▶ _DIRECTIONS_: With no words added or dropped, transcribe the listing that follows.

········

$ cat src/rtl/oaat_ram.sv
// Generic single-write, single-read RAM with registered read data.
module oaat_ram #(
  parameter int WIDTH = 8,
  parameter int DEPTH = 64
) (
  input  logic                                    clk,
  input  logic                                    we,
  input  logic [((DEPTH > 1) ? $clog2(DEPTH) : 1)-1:0] waddr,
  input  logic [WIDTH-1:0]                        wdata,
  input  logic                                    re,
  input  logic [((DEPTH > 1) ? $clog2(DEPTH) : 1)-1:0] raddr,
  output logic [WIDTH-1:0]                        rdata
);

  logic [WIDTH-1:0] mem_r [DEPTH];
  logic [WIDTH-1:0] rdata_r;

  always_ff @(posedge clk) begin
    if (we) begin
      mem_r[waddr] <= wdata;
    end
    if (re) begin
      rdata_r <= mem_r[raddr];
    end
  end

  assign rdata = rdata_r;

endmodule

········

▶ _SOLUTION_:
$ cat src/rtl/oaat_ram.sv
// Generic single-write, single-read RAM with registered read data.
module oaat_ram #(
  parameter int WIDTH = 8,
  parameter int DEPTH = 64
) (
  input  logic                                    clk,
  input  logic                                    we,
  input  logic [((DEPTH > 1) ? $clog2(DEPTH) : 1)-1:0] waddr,
  input  logic [WIDTH-1:0]                        wdata,
  input  logic                                    re,
  input  logic [((DEPTH > 1) ? $clog2(DEPTH) : 1)-1:0] raddr,
  output logic [WIDTH-1:0]                        rdata
);

  logic [WIDTH-1:0] mem_r [DEPTH];
  logic [WIDTH-1:0] rdata_r;

  always_ff @(posedge clk) begin
    if (we) begin
      mem_r[waddr] <= wdata;
    end
    if (re) begin
      rdata_r <= mem_r[raddr];
    end
  end

  assign rdata = rdata_r;

endmodule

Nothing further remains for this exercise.